I try to do my PCA with factoextra, but it does not accept missing values.
prcomp(colQ, scale = T)
Error in svd(x, nu = 0, nv = k) : valeurs infinies ou manquantes dans 'x'
I tried to impute them with the package missMDA ;
nb <- estim_ncpPCA(data, ncp.max=5)
comp <- imputePCA(data,
ncp=nb$ncp,
scale=TRUE)
Problem : when I want to use the imput values, I have an error message:
prcomp(comp, scale = T)
Error in prcomp(as.numeric(comp), scale = T) :
'list' object cannot be coerced to type 'double'
Because comp if for some reason a list of 2 doubles of 1025 x 9 values
(My data is 1025 x 9 length).
One element of comp is “CompleteObs”, the other is “fittedX”
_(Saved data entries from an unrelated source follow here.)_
$ cat config.mk
export PLATFORM = sky130hd
export DESIGN_NAME = imft_match
export DESIGN_NICKNAME = d
export VERILOG_FILES = /design/src/sv/imft_pkg.sv /design/src/sv/imft_match.sv
export SDC_FILE = /design/constraint.sdc
export NUM_CORES = 1
export LEC_CHECK = 0
export ABC_AREA = 1
export BUFFER_PORTS_ARGS = -buffer_cell sky130_fd_sc_hd__buf_4
export CORE_MARGIN = 2
export CORE_UTILIZATION = 39
export DETAILED_ROUTE_END_ITERATION = 10
export PLACE_DENSITY_LB_ADDON = 0.08
export SLEW_MARGIN = 20
export SYNTH_ARGS = -nofsm -noshare
export SYNTH_HDL_FRONTEND = slang
export SYNTH_SLANG_ARGS = --single-unit
$ cat constraint.sdc
create_clock -name vclk -period 0.9
set_input_delay 0 -clock vclk [all_inputs]
set_output_delay 0 -clock vclk [all_outputs]
set_load 0.1 [all_outputs]
===== config.mk =====
export PLATFORM = sky130hd
export DESIGN_NAME = least_loaded_interrupt_steering
export DESIGN_NICKNAME = d
export VERILOG_FILES = /design/src/rtl/llis_pkg.sv /design/src/rtl/llis_entry_cell.sv /design/src/rtl/llis_cpu_cell.sv /design/src/rtl/least_loaded_interrupt_steering.sv
export SDC_FILE = /design/constraint.sdc
export NUM_CORES = 2
export LEC_CHECK = 0
export BUFFER_PORTS_ARGS = -buffer_cell sky130_fd_sc_hd__buf_2
export CORE_MARGIN = 3
export CORE_UTILIZATION = 30
export DETAILED_ROUTE_END_ITERATION = 12
export GPL_TIMING_DRIVEN = 0
export PLACE_DENSITY_LB_ADDON = 0.05
export SLEW_MARGIN = 10
export SYNTH_ARGS = -nofsm -noshare
export SYNTH_HDL_FRONTEND = slang
export SYNTH_SLANG_ARGS = --single-unit

===== constraint.sdc =====
create_clock -name clock -period 2.9 [get_ports clock]
set_input_delay 0.29 -clock clock [delete_from_list [all_inputs] [get_ports clock]]
set_output_delay 0.29 -clock clock [all_outputs]
set_load 0.005 [all_outputs]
I tried to imput only one of the vectors in the prcomp() function and the following steps for a PCA:
pca_fitted <- prcomp(comp$fittedX, scale = T)
pca_comp <- prcomp(comp$completeObs, scale = T)
summary(pca_fitted)
summary(pca_comp)
fviz_eig(pca_fitted)
fviz_eig(pca_comp)
But the results are completely different !
> summary(pca_fitted)
Importance of components:
PC1 PC2 PC3 PC4 PC5 PC6 PC7
Standard deviation 2.5236 1.6221 1.197e-14 1.789e-15 1.39e-15 6.524e-16 4.264e-16
Proportion of Variance 0.7076 0.2924 0.000e+00 0.000e+00 0.00e+00 0.000e+00 0.000e+00
Cumulative Proportion 0.7076 1.0000 1.000e+00 1.000e+00 1.00e+00 1.000e+00 1.000e+00
PC8 PC9
Standard deviation 3.133e-16 1.585e-16
Proportion of Variance 0.000e+00 0.000e+00
Cumulative Proportion 1.000e+00 1.000e+00
> summary(pca_comp)
Importance of components:
PC1 PC2 PC3 PC4 PC5 PC6 PC7 PC8 PC9
Standard deviation 1.518 1.2748 1.0158 0.94495 0.93199 0.86790 0.7672 0.69414 0.67380
Proportion of Variance 0.256 0.1806 0.1147 0.09921 0.09651 0.08369 0.0654 0.05354 0.05045
Cumulative Proportion 0.256 0.4365 0.5512 0.65041 0.74692 0.83062 0.8960 0.94955 1.00000
The following graphics and analysis are also very different from each other.
Do you know if is it okay to use FittedX or CompletObs for this analysis?
And do you know the difference between them?
Thank you very much for you help!
Del